Our results showed a high prevalence of E. coli species (15%) in GIT, feces and feed samples of examined ostriches. The predominance of the enterobacteriacea was expected, since their role as members of GIT flora has been reported as a natural condition of humans and animals such as other poultry and birds. There are evidences that animal meat production can be the source of pathogenic bacterial infections in humans. Based on the reports, it would appear that Salmonella spp. are substantially represented in the total microbial ecology of spoiled poultry carcasses.27,28,29
Regarding to the above mentioned points, intestinal microbiota are referred to as commensal as they coexist without initiating inflammatory or infectious responses.
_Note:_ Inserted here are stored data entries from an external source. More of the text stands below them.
### config.mk
export PLATFORM = sky130hd
export DESIGN_NAME = ifu_pc_unit
export DESIGN_NICKNAME = d
export VERILOG_FILES = /design/src/rtl/ifu_pc_unit.sv
export SDC_FILE = /design/constraint.sdc
export NUM_CORES = 1
export LEC_CHECK = 0
export BUFFER_PORTS_ARGS = -buffer_cell sky130_fd_sc_hd__buf_2
export CAP_MARGIN = 0
export CORE_UTILIZATION = 45
export CTS_CLUSTER_SIZE = 28
export DETAILED_ROUTE_END_ITERATION = 8
export PLACE_DENSITY = 0.82
export SYNTH_ARGS = -nofsm -noshare
export SYNTH_HDL_FRONTEND = slang
export SYNTH_SLANG_ARGS = --single-unit
### constraint.sdc
create_clock -name clk -period 1.41 [get_ports clk]
set_input_delay 0.141 -clock clk [delete_from_list [all_inputs] [get_ports clk]]
set_output_delay 0.141 -clock clk [all_outputs]
set_load 0.05 [all_outputs]
### src/rtl/ifu_pc_unit.sv
`default_nettype none
// ---------------------------------------------------------------------------
// ifu_pc_unit : fetch program counter; loads npc each cycle, holds on stall.
// Revision    : 1.0
// ---------------------------------------------------------------------------
module ifu_pc_unit #(
  parameter logic [31:0] RESET_PC = 32'h0000_3000
) (
  input  logic        clk,
  input  logic        reset,
  input  logic        stall,
  input  logic [31:0] npc,
  output logic [31:0] pc
);

  // Power-up value matches the reset value so fetch starts at the text base.
  logic [31:0] r_pc = RESET_PC;

  always_ff @(posedge clk) begin
    if (reset) begin
      r_pc <= RESET_PC;
    end else if (!stall) begin
      r_pc <= npc;
    end
  end

  assign pc = r_pc;

endmodule
`default_nettype wire

# == Word-level counts from Yosys, hierarchy flattened ==
# Cells that the tools add are included.
# totals
register_bits,32
input_bits,35
out_inout_bits,32
word_cells,1

# == Longest topological paths before layout ==
# Gate-level depths: netlist of the first run.
# depth
word_depth,0
mapped_depth,4
mapped_depth_nobuf,2

# == Least setup slack after synthesis of the first run ==
# OpenSTA, ideal clock, no wires.
# synth_path
kind,reg2reg
start,"register, netlist name pc[12]"
end,"register r_pc[12], in the netlist pc[12]"
arrival_time_ns,0.789
path_slack_ns,0.501
stages_incl_launch_ff,2
n_path_buf,0
synth_period_minus_slack_ns,0.909
cell_sequence,dfxtp_1 -> a211o_1
# synth_rtl
item,line_no,text
to (signal assigned),23,r_pc <= npc;
to (decl),17,logic [31:0] r_pc = RESET_PC;

# == Final worst setup path of the first run ==
# layout_path
start,"register r_pc[6], in the netlist pc[6]"
end,output port pc[6]
# layout_rtl
item,line_no,text
to (decl),13,output logic [31:0] pc
# No word-level cell between the ends.
$ cat src/rtl/mux_arbiter.sv
module mux_arbiter #(
  parameter int          NREQ     = 11,
  parameter logic [3:0]  IDLE_SEL = 4'b1111
) (
  input  logic            clk,
  input  logic            rst_n,
  input  logic [NREQ-1:0] req,
  output logic [3:0]      Sel,
  input  logic [17:0]     DatSal,
  output logic [17:0]     out_data,
  output logic            out_valid,
  input  logic            out_ready,
  output logic [NREQ-1:0] grant,
  output logic            busy
);

  typedef enum logic [1:0] {IDLE, SELECT, HOLD} state_t;

  state_t     state;
  logic [3:0] last;
  logic [3:0] cur;
  logic [3:0] pick;
  logic [3:0] idx;
  logic       found;

  // Round-robin search: first set req bit starting at last+1, wrapping modulo NREQ.
  always_comb begin
    pick  = '0;
    idx   = '0;
    found = 1'b0;
    for (int unsigned k = 1; k <= NREQ; k++) begin
      idx = 4'((32'(last) + k) % NREQ);
      if (!found && req[idx]) begin
        found = 1'b1;
        pick  = idx;
      end
    end
  end

  always_ff @(posedge clk or negedge rst_n) begin
    if (!rst_n) begin
      state     <= IDLE;
      Sel       <= IDLE_SEL;
      out_data  <= '0;
      out_valid <= 1'b0;
      grant     <= '0;
      busy      <= 1'b0;
      last      <= 4'(NREQ - 1);
      cur       <= '0;
    end else begin
      grant <= '0;
      case (state)
        IDLE: begin
          if (found) begin
            Sel   <= pick;
            cur   <= pick;
            state <= SELECT;
            busy  <= 1'b1;
          end else begin
            Sel   <= IDLE_SEL;
            busy  <= 1'b0;
          end
        end
        SELECT: begin
          out_data  <= DatSal;
          out_valid <= 1'b1;
          state     <= HOLD;
          busy      <= 1'b1;
        end
        HOLD: begin
          if (out_ready) begin
            out_valid  <= 1'b0;
            grant[cur] <= 1'b1;
            last       <= cur;
            Sel        <= IDLE_SEL;
            state      <= IDLE;
            busy       <= 1'b0;
          end
        end
        default: begin
          state <= IDLE;
          Sel   <= IDLE_SEL;
          busy  <= 1'b0;
        end
      endcase
    end
  end

endmodule
`src/rtl/game_pkg.sv`:
```
// Shared types and constants for the dinosaur runner game sequencer.
package game_pkg;

    localparam int SPEED_W = 4;
    localparam int SCORE_W = 16;

    localparam logic [SCORE_W-1:0] BCD_ZERO = 16'h0000;

    // Encoding of game_status seen by the jump and ground blocks
    localparam logic GAME_STOP = 1'b0;
    localparam logic GAME_RUN  = 1'b1;

    typedef enum logic [1:0] {
        IDLE = 2'd0,
        RUN  = 2'd1,
        DEAD = 2'd2
    } game_state_t;

    function automatic logic [SCORE_W-1:0] bcd_inc(
        input logic [SCORE_W-1:0] v
    );
        logic [SCORE_W-1:0] r;
        logic               c;
        r = v;
        c = 1'b1;
        for (int i = 0; i < SCORE_W / 4; i++) begin
            if (c) begin
                if (v[4*i +: 4] == 4'd9) begin
                    r[4*i +: 4] = 4'd0;
                end else begin
                    r[4*i +: 4] = v[4*i +: 4] + 4'd1;
                    c = 1'b0;
                end
            end
        end
        return r;
    endfunction

endpackage

```
`src/rtl/bcd_counter4.sv`:
```
// Four-digit BCD up counter with a pulse on the 99->00 roll of the low digits.
module bcd_counter4
    import game_pkg::*;
(
    input  logic               CLK,
    input  logic               clrn,
    input  logic               clear,
    input  logic               inc,
    output logic [SCORE_W-1:0] value,
    output logic               hundreds_carry
);

    assign hundreds_carry = inc & ~clear & (value[7:0] == 8'h99);

    always_ff @(posedge CLK or negedge clrn) begin
        if (!clrn) begin
            value <= BCD_ZERO;
        end else if (clear) begin
            value <= BCD_ZERO;
        end else if (inc) begin
            value <= bcd_inc(value);
        end
    end

endmodule

```
`src/rtl/game_ctrl.sv`:
```
// Game sequencer: idle/run/dead FSM, BCD score, high score and buzzer.
module game_ctrl
    import game_pkg::*;
#(
    parameter int                 FRAMES_PER_POINT = 6,
    parameter logic [SPEED_W-1:0] SPEED_INIT       = 4'd2,
    parameter logic [SPEED_W-1:0] SPEED_MAX        = 4'd12,
    parameter int                 HOLD_FRAMES      = 60,
    parameter int                 BUZZ_FRAMES      = 20
) (
    input  logic               CLK,
    input  logic               clrn,
    input  logic               btn_jump,
    input  logic               vs,
    input  logic               collide,
    output logic               game_status,
    output logic [SPEED_W-1:0] speed,
    output logic [SCORE_W-1:0] score,
    output logic [SCORE_W-1:0] hi_score,
    output logic               buzz
);

    localparam int FW = $clog2(FRAMES_PER_POINT + 1);
    localparam int HW = $clog2(HOLD_FRAMES + 1);
    localparam int BW = $clog2(BUZZ_FRAMES + 1);

    localparam logic [FW-1:0] FRAME_LAST = FW'(FRAMES_PER_POINT - 1);

    game_state_t state;

    logic btn_s1, btn_s2, btn_h;
    logic vs_s1, vs_s2, vs_h;
    logic start, tick;
    logic hit;

    logic [FW-1:0] frame_cnt;
    logic [HW-1:0] hold_cnt;
    logic [BW-1:0] buzz_cnt;

    logic go, sc_inc, hc;

    always_ff @(posedge CLK or negedge clrn) begin
        if (!clrn) begin
            btn_s1 <= 1'b0;
            btn_s2 <= 1'b0;
            btn_h  <= 1'b0;
            vs_s1  <= 1'b0;
            vs_s2  <= 1'b0;
            vs_h   <= 1'b0;
        end else begin
            btn_s1 <= btn_jump;
            btn_s2 <= btn_s1;
            btn_h  <= btn_s2;
            vs_s1  <= vs;
            vs_s2  <= vs_s1;
            vs_h   <= vs_s2;
        end
    end

    assign start = btn_s2 & ~btn_h;
    assign tick  = vs_h & ~vs_s2;

    assign go = start & ((state == IDLE) |
                         ((state == DEAD) & (hold_cnt == '0)));

    assign sc_inc = (state == RUN) & tick & ~hit &
                    (frame_cnt == FRAME_LAST);

    bcd_counter4 u_score (
        .CLK           (CLK),
        .clrn          (clrn),
        .clear         (go),
        .inc           (sc_inc),
        .value         (score),
        .hundreds_carry(hc)
    );

    // A collide on the tick edge belongs to the next frame
    always_ff @(posedge CLK or negedge clrn) begin
        if (!clrn) begin
            hit <= 1'b0;
        end else if (state != RUN) begin
            hit <= 1'b0;
        end else if (tick) begin
            hit <= collide;
        end else if (collide) begin
            hit <= 1'b1;
        end
    end

    always_ff @(posedge CLK or negedge clrn) begin
        if (!clrn) begin
            state       <= IDLE;
            game_status <= GAME_STOP;
            speed       <= '0;
            hi_score    <= BCD_ZERO;
            buzz        <= 1'b0;
            frame_cnt   <= '0;
            hold_cnt    <= '0;
            buzz_cnt    <= '0;
        end else if (go) begin
            state       <= RUN;
            game_status <= GAME_RUN;
            speed       <= SPEED_INIT;
            buzz        <= 1'b0;
            frame_cnt   <= '0;
            hold_cnt    <= '0;
            buzz_cnt    <= '0;
        end else begin
            unique case (state)
                RUN: begin
                    if (tick && hit) begin
                        state       <= DEAD;
                        game_status <= GAME_STOP;
                        buzz        <= 1'b1;
                        hold_cnt    <= HW'(HOLD_FRAMES);
                        buzz_cnt    <= BW'(BUZZ_FRAMES);
                        if (score > hi_score) begin
                            hi_score <= score;
                        end
                    end else if (tick) begin
                        if (frame_cnt == FRAME_LAST) begin
                            frame_cnt <= '0;
                        end else begin
                            frame_cnt <= frame_cnt + FW'(1);
                        end
                        if (hc && speed < SPEED_MAX) begin
                            speed <= speed + SPEED_W'(1);
                        end
                    end
                end
                DEAD: begin
                    if (tick) begin
                        if (hold_cnt != '0) begin
                            hold_cnt <= hold_cnt - HW'(1);
                        end
                        if (buzz_cnt != '0) begin
                            buzz_cnt <= buzz_cnt - BW'(1);
                            if (buzz_cnt == BW'(1)) begin
                                buzz <= 1'b0;
                            end
                        end
                    end
                end
                default: begin
                    game_status <= GAME_STOP;
                    speed       <= '0;
                end
            endcase
        end
    end

endmodule

```
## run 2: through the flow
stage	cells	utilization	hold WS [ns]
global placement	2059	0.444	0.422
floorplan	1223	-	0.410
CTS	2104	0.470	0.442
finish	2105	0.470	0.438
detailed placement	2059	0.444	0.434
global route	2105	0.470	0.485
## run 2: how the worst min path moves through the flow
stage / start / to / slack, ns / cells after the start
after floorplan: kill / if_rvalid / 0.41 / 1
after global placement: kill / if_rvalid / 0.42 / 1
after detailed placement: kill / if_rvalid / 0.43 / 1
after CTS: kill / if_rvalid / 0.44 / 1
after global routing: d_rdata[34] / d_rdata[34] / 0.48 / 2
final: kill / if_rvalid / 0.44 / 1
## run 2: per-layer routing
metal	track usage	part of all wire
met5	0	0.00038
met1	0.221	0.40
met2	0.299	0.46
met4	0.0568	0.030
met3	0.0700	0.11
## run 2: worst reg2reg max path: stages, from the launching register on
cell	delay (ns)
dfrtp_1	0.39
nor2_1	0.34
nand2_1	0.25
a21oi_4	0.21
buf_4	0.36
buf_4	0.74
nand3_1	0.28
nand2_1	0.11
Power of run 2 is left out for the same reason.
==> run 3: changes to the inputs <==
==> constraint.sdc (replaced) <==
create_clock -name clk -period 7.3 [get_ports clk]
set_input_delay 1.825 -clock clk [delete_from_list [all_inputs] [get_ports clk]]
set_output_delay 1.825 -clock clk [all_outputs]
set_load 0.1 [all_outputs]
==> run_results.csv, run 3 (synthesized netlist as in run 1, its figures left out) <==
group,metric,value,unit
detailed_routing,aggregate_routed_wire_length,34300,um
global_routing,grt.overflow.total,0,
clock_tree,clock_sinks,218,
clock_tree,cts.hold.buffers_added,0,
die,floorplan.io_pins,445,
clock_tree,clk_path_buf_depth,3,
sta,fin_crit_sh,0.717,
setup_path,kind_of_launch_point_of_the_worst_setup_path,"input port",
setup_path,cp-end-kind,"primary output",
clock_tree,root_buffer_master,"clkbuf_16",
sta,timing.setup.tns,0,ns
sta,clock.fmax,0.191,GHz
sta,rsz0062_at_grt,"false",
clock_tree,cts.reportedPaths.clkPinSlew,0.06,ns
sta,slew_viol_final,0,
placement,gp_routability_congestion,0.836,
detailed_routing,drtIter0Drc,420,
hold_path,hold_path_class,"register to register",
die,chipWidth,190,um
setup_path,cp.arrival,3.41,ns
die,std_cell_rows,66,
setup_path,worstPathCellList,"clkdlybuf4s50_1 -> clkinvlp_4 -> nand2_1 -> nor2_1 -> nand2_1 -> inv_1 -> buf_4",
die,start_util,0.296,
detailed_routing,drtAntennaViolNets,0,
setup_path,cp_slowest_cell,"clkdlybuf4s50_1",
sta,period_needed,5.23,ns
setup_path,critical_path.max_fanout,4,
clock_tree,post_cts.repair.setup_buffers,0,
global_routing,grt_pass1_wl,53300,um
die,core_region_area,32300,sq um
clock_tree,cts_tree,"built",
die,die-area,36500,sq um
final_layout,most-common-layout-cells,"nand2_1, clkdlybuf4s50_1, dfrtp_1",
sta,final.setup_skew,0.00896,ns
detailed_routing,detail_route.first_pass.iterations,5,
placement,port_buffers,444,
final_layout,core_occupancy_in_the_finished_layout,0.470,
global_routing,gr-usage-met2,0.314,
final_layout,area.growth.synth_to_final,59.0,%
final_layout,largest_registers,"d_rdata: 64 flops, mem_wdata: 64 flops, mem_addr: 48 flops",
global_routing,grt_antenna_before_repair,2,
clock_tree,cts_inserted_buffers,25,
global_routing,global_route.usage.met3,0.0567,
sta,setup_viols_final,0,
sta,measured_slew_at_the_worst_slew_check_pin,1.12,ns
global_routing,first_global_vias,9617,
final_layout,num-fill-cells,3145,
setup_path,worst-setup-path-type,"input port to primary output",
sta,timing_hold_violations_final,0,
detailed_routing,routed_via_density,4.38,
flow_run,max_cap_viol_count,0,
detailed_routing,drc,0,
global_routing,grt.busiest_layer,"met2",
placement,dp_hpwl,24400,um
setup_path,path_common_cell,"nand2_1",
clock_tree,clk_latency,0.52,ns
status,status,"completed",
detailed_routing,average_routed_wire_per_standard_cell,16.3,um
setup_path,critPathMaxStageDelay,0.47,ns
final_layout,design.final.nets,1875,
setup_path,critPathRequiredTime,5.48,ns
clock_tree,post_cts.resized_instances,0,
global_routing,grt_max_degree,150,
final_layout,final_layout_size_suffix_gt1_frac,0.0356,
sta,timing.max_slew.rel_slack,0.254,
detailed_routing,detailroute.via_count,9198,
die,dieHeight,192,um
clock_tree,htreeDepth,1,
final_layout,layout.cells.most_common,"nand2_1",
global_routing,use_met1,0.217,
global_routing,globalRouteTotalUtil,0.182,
It is becoming clear that these bacteria provide at least three key functions in the poultry intestine including epithelial cell health, nutrient metabolism and breakdown, and indirect mucosal defense against pathogenic bacterial strains.5,8
There are several studies of microbiota carried out with samples from domestic animals, like ruminant and poultry that in all these studies, the most frequently isolated bacterial genera were classified as gram negative (mainly E.coli, Proteus and Salmonella) which is competent by our studies.23,28,29
Household, workers, veterinarian and persons with specific medical conditions such as a chronic illness, immunodeficiency and pregnancy may be at higher risk of developing disease or complications from a zoonotic bacterial disease by contact with poultry and ostriches at the household and the industrial level.25
CONCLUSION
The results collected during this study provide the first baseline data on the prevalence of contamination by Salmonella spp. in ostriches in Iran. In conclusion, our study provides the information on the GIT bacterial flora of domestic ostriches in Iran, demonstrating a large number of bacteria and antibiotic resistance Salmonella spp. in different parts of GIT. In order to obtain the exact GIT bacterial flora in ostriches, this study should be continued by high population in different farms with defined variable into the future.
ACKNOWLEDGMENTS
The authors would like to thank all the technicians in the Department of Microbiology of University of Tabriz, Iran. We also would like to thank Mr. Nasrollahnejad, Mr. Shahbazi and Mr. Iradj Ashrafi Tamami for their selfless support during sampling and culturing process. This work was funded by the Research Council of the University of Tabriz, Iran.
CONFLICTS OF INTEREST
The authors have no conflict of interest.